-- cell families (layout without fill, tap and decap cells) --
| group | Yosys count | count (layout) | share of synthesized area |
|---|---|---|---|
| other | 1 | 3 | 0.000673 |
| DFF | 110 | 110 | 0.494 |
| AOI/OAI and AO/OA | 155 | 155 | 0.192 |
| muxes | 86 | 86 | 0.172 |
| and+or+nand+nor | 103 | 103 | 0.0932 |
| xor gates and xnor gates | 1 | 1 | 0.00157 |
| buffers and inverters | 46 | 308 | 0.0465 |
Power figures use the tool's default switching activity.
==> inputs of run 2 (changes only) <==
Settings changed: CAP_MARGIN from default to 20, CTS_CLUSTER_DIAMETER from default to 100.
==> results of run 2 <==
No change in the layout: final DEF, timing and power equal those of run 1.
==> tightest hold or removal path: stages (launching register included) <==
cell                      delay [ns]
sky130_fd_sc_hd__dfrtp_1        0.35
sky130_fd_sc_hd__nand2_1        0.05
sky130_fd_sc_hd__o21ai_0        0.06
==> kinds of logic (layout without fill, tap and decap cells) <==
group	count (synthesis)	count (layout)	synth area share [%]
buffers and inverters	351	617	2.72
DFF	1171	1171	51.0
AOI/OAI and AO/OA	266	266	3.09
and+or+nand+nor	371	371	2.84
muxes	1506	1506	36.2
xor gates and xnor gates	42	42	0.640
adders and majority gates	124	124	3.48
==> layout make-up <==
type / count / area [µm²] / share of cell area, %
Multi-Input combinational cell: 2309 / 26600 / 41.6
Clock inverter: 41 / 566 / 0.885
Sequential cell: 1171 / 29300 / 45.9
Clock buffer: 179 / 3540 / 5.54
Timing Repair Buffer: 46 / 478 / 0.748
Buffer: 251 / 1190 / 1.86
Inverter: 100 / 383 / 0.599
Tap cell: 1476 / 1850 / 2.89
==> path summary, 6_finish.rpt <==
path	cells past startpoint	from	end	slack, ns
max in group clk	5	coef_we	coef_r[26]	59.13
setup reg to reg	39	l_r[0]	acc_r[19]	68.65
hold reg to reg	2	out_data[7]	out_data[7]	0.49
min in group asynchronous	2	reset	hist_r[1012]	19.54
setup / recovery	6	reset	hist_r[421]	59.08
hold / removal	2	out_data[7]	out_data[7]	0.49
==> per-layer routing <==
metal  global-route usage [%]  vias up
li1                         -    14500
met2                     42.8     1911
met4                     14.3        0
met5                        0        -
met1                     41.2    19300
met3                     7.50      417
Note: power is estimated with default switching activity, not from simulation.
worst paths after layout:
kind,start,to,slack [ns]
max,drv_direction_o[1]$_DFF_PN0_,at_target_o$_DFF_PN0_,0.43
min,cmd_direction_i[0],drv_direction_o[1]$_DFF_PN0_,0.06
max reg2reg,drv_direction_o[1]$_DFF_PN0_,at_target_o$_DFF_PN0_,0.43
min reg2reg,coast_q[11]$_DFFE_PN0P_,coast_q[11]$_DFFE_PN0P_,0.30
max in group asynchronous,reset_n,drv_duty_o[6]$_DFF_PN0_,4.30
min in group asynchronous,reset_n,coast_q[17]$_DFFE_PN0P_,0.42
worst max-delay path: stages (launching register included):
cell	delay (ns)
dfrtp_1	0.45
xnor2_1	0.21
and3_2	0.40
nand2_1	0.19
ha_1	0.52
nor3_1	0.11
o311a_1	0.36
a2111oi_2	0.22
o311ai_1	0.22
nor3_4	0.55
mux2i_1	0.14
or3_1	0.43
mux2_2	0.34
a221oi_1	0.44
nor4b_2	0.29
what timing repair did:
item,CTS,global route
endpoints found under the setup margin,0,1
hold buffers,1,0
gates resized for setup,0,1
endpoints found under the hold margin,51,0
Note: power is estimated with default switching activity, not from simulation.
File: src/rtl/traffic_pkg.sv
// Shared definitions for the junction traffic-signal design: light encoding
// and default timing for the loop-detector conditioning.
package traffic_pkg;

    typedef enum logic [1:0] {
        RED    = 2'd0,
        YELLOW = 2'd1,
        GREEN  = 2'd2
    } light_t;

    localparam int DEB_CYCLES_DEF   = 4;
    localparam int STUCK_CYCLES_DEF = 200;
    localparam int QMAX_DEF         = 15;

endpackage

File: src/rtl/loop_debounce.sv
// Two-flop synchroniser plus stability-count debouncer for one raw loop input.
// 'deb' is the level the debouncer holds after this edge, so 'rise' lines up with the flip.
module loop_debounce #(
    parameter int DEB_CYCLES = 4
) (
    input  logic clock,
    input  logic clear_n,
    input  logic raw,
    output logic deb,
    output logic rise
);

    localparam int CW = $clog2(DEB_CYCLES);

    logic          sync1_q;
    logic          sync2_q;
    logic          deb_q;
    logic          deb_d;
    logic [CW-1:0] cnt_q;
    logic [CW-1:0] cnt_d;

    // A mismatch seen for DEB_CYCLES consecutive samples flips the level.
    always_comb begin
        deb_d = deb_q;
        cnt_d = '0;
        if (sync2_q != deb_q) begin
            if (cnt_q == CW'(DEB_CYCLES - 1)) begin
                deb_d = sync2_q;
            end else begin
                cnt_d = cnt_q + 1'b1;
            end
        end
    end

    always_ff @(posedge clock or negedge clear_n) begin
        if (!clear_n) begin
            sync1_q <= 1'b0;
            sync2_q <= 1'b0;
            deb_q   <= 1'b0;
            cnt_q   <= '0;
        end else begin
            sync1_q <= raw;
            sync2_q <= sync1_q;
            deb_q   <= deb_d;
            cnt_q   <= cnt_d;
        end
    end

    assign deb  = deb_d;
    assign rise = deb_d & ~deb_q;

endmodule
+++++
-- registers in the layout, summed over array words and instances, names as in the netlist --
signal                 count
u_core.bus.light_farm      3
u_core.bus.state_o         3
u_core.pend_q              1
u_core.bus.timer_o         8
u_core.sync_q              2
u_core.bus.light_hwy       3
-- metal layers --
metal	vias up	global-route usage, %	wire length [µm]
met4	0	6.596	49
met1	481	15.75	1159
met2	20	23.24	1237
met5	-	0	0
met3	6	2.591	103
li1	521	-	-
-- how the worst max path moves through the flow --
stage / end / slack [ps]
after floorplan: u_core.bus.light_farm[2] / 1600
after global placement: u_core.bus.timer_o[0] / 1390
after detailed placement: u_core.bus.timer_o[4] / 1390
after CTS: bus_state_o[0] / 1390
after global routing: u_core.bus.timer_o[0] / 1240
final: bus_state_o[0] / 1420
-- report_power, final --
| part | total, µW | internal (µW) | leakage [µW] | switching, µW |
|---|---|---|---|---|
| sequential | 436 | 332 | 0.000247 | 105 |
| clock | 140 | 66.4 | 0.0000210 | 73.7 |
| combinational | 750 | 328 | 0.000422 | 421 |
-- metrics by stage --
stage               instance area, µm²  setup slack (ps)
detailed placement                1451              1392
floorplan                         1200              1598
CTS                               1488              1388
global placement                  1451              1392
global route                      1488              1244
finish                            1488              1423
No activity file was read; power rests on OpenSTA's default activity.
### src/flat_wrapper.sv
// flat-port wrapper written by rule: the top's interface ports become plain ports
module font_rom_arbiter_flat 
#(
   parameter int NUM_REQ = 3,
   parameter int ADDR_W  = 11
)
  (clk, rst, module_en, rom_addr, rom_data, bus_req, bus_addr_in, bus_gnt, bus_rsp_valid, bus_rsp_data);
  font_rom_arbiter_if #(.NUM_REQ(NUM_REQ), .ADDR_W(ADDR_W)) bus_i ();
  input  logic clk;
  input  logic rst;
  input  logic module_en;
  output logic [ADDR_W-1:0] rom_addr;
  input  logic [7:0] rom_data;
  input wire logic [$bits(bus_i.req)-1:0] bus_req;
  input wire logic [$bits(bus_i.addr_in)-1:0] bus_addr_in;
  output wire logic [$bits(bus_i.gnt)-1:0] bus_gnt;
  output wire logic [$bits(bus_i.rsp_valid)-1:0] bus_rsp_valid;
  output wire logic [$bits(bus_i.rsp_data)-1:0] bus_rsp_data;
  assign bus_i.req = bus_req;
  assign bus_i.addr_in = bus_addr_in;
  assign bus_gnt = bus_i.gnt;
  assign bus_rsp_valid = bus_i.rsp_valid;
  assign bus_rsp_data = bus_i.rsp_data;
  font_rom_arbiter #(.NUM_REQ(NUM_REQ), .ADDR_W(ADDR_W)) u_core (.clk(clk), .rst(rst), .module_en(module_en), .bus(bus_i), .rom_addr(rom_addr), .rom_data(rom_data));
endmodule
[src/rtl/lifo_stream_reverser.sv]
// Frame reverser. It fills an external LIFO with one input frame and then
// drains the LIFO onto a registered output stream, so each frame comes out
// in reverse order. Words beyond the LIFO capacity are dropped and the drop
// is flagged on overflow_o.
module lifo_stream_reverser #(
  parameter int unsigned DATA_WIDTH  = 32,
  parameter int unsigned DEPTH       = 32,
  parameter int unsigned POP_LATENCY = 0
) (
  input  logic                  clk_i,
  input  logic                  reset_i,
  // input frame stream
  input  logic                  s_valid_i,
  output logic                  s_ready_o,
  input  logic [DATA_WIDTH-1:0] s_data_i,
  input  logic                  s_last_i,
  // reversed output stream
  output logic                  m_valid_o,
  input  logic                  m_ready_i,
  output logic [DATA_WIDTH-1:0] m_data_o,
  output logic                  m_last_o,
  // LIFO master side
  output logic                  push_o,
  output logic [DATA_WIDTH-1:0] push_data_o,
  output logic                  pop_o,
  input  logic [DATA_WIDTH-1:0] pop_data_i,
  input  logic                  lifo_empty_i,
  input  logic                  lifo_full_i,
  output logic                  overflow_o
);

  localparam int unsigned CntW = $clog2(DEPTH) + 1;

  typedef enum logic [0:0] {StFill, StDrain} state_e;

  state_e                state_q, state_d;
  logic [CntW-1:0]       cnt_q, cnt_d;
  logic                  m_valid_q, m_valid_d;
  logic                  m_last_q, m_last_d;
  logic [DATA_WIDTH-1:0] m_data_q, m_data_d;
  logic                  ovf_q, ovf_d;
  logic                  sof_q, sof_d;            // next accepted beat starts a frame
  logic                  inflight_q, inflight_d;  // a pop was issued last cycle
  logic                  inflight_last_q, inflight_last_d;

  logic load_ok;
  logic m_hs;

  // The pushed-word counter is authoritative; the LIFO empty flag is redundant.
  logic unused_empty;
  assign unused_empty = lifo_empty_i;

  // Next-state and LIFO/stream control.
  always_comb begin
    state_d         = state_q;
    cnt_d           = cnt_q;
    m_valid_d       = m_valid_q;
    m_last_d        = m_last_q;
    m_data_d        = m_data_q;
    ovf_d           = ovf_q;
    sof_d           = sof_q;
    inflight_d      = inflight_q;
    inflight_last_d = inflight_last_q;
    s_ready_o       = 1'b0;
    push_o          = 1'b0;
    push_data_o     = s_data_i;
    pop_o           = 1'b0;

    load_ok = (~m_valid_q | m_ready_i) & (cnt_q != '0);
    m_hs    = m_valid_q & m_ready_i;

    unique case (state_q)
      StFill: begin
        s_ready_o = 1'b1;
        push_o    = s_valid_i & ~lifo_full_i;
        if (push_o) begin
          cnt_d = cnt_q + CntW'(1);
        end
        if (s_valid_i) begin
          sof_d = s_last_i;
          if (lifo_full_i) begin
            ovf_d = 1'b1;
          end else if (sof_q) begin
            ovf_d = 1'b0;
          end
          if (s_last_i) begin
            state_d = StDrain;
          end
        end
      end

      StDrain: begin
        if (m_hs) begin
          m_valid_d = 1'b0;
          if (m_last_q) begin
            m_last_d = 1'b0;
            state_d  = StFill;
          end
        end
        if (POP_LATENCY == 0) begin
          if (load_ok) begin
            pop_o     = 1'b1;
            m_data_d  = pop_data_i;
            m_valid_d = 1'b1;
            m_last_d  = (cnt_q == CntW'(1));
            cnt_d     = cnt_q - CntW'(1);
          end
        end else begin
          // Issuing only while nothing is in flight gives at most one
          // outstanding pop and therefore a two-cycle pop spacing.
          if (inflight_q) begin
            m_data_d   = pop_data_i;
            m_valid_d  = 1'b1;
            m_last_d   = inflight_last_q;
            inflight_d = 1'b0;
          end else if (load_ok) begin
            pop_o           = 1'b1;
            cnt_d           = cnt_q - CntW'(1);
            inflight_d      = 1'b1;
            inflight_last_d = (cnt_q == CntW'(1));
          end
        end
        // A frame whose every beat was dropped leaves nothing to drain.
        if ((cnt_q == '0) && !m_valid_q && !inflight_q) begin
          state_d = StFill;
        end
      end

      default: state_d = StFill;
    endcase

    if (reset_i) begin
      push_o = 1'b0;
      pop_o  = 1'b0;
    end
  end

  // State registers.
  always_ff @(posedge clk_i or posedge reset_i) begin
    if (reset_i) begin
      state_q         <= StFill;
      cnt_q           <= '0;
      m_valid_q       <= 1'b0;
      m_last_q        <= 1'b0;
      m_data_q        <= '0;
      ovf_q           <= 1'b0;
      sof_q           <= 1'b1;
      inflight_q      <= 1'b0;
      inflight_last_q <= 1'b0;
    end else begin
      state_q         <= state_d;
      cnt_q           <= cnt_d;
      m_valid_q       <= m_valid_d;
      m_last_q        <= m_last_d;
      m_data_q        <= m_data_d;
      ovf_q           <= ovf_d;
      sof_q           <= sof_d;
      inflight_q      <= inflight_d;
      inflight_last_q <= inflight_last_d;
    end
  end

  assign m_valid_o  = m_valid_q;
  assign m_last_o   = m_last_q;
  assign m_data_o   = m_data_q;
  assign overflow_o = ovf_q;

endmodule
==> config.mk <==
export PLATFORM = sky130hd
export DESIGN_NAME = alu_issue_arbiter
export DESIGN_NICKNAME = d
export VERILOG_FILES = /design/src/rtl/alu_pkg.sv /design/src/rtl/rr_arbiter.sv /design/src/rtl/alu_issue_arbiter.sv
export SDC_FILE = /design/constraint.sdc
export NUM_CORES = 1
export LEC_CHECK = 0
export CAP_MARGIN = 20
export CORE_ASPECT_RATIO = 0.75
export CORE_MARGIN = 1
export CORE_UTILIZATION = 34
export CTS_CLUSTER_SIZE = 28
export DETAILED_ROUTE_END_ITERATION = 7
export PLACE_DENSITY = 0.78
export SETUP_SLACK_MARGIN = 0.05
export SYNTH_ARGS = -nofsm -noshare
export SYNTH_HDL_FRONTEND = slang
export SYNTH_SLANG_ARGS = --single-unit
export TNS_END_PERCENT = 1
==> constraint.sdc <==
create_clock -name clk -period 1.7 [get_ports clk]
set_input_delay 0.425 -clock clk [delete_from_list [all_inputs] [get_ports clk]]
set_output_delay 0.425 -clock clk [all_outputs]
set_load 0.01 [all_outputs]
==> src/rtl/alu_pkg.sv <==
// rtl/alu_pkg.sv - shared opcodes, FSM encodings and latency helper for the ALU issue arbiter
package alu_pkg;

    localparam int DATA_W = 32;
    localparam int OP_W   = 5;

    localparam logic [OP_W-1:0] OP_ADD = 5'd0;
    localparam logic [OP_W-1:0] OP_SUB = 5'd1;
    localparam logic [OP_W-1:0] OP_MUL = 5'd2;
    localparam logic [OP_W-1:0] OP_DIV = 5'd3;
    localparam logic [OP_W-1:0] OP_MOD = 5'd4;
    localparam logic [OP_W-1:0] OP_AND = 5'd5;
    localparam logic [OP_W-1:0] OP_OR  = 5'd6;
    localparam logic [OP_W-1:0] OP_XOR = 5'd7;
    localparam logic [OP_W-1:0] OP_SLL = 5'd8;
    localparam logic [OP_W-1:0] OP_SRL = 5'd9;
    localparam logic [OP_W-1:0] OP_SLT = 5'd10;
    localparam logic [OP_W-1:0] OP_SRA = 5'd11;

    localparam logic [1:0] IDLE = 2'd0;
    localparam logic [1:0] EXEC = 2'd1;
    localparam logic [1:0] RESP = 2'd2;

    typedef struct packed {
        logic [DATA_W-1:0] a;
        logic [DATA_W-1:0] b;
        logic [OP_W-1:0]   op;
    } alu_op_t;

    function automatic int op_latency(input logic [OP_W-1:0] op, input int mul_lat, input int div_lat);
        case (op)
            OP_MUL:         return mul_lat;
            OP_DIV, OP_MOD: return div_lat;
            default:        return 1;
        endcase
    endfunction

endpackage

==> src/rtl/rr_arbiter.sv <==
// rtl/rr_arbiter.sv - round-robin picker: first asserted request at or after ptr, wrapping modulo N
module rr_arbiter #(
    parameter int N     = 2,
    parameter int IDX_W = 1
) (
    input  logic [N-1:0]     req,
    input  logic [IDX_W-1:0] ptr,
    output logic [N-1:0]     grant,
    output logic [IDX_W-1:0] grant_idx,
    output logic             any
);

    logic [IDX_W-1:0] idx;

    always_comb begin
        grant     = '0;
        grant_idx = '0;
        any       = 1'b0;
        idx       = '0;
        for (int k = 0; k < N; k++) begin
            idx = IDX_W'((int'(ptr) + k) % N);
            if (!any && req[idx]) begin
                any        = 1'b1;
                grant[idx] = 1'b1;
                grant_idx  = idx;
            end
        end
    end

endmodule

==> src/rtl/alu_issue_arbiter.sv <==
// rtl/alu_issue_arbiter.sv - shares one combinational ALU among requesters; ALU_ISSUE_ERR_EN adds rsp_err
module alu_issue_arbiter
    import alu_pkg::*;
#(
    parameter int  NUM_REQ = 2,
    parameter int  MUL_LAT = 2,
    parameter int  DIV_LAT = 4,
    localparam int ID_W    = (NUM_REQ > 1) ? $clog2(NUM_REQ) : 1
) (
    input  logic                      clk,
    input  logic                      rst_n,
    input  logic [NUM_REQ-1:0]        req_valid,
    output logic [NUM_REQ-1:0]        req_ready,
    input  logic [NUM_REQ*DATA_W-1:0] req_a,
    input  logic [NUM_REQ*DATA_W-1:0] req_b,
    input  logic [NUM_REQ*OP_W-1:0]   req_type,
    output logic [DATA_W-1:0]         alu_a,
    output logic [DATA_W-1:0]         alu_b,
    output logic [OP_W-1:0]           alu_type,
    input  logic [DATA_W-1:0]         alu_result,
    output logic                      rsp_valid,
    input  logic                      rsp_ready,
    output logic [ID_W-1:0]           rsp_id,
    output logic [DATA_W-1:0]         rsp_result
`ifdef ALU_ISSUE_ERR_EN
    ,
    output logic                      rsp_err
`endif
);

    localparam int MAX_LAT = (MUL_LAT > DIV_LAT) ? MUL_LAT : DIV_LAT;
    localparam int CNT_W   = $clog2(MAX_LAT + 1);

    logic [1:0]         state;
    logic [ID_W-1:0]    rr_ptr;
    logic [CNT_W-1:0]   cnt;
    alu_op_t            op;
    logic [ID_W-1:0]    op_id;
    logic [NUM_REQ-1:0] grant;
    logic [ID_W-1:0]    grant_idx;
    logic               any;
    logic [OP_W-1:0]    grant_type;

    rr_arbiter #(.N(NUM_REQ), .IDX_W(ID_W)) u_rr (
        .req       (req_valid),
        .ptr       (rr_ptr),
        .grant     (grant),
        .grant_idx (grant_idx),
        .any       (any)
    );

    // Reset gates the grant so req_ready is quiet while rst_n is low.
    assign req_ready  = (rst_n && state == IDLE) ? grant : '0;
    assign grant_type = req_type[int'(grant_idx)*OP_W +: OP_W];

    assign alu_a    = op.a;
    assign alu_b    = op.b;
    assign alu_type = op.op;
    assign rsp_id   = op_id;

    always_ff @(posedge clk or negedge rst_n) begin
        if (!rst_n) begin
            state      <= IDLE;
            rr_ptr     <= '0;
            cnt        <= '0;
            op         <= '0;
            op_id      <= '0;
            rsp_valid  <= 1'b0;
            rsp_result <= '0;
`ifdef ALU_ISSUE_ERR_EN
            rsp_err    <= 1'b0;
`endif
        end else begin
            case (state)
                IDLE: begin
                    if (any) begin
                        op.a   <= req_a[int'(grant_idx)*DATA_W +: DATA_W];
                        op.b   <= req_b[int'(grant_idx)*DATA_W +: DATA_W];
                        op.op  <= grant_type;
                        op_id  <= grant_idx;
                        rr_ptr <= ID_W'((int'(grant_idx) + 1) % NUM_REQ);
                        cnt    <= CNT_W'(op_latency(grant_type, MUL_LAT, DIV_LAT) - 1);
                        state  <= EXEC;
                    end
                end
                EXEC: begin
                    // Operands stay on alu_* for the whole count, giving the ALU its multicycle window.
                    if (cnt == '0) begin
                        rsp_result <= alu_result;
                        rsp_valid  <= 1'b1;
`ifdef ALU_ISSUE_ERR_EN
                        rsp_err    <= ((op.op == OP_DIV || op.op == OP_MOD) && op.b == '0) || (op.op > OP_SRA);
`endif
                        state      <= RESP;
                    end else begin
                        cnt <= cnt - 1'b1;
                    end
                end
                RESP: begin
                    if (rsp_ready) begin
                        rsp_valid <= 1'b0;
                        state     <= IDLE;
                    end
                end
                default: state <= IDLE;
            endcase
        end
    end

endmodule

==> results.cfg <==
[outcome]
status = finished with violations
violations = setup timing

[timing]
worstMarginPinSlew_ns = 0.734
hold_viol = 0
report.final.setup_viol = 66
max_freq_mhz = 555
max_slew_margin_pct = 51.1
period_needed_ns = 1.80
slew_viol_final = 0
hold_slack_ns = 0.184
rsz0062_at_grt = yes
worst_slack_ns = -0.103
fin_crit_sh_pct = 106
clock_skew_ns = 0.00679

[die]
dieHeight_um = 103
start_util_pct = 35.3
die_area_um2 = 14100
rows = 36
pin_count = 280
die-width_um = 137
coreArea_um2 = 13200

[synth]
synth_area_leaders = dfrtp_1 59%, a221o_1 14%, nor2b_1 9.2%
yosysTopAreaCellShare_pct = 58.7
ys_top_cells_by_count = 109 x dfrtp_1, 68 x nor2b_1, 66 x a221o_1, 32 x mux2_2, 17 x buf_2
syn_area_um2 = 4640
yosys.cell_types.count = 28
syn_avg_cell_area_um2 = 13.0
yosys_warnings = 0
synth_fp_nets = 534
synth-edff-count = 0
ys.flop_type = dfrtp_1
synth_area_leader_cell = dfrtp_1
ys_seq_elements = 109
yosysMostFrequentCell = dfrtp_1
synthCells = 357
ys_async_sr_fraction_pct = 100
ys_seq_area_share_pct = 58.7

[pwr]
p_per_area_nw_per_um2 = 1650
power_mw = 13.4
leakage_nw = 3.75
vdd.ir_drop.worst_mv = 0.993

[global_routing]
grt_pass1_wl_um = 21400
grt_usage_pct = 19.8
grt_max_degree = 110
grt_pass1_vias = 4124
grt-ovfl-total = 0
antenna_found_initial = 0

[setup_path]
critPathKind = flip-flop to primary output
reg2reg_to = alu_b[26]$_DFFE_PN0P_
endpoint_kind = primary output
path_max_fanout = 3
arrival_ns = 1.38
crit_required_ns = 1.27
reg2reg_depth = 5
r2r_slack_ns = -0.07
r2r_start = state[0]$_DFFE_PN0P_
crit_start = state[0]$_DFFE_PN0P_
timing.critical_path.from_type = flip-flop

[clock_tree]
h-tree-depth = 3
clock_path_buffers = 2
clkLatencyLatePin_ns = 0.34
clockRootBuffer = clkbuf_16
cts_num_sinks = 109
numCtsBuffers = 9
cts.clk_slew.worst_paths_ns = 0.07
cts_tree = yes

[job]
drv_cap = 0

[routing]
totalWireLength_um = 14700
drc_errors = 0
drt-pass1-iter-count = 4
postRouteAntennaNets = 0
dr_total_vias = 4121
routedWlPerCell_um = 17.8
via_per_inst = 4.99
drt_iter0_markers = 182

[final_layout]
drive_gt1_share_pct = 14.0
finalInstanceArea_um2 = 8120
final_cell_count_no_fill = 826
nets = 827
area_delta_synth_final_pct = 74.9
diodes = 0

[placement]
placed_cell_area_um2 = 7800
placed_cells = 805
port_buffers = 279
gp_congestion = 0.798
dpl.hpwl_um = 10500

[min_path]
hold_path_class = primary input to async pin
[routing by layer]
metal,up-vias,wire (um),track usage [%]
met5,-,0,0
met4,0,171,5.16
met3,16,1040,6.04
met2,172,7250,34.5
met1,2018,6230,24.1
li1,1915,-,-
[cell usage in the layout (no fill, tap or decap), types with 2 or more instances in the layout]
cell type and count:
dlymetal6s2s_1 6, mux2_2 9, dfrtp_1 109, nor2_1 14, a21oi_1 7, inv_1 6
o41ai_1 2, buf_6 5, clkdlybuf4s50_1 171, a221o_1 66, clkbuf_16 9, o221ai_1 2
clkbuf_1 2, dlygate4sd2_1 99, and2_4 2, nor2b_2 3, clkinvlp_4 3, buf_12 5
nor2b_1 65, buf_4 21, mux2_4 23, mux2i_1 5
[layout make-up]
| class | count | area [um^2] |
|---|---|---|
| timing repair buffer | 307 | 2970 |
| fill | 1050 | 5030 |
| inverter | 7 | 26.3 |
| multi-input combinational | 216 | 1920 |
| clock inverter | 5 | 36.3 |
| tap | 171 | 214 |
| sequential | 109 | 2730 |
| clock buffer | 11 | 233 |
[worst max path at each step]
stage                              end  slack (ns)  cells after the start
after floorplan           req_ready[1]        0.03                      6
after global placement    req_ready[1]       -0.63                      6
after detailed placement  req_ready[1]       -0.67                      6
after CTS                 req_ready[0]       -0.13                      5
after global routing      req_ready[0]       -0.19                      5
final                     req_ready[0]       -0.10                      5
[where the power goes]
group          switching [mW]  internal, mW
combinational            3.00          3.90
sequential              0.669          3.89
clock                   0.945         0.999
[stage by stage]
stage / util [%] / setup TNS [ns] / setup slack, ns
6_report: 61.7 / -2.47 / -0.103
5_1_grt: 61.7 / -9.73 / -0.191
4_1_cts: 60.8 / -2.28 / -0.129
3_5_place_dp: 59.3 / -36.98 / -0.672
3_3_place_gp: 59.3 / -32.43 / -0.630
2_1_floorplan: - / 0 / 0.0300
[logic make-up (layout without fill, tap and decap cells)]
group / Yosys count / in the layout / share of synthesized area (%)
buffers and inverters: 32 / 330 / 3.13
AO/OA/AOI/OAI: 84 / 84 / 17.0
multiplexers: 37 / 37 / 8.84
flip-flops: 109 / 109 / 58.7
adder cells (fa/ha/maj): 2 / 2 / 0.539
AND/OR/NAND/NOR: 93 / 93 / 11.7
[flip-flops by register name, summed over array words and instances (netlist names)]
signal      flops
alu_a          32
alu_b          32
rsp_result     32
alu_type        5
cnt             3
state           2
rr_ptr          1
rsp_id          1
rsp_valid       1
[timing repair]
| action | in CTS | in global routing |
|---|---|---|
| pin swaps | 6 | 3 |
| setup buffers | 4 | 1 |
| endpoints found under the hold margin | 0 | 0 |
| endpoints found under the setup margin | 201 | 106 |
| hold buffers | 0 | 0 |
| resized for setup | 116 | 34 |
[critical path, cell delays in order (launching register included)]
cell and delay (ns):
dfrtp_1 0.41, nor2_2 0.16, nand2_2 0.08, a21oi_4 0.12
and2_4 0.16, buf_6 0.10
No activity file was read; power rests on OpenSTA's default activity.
+++++
After locating the line holding "-- cell families" above, output exactly that line and every line after it through the line holding "86 | 0.172 |". Include nothing else.

-- cell families (layout without fill, tap and decap cells) --
| group | Yosys count | count (layout) | share of synthesized area |
|---|---|---|---|
| other | 1 | 3 | 0.000673 |
| DFF | 110 | 110 | 0.494 |
| AOI/OAI and AO/OA | 155 | 155 | 0.192 |
| muxes | 86 | 86 | 0.172 |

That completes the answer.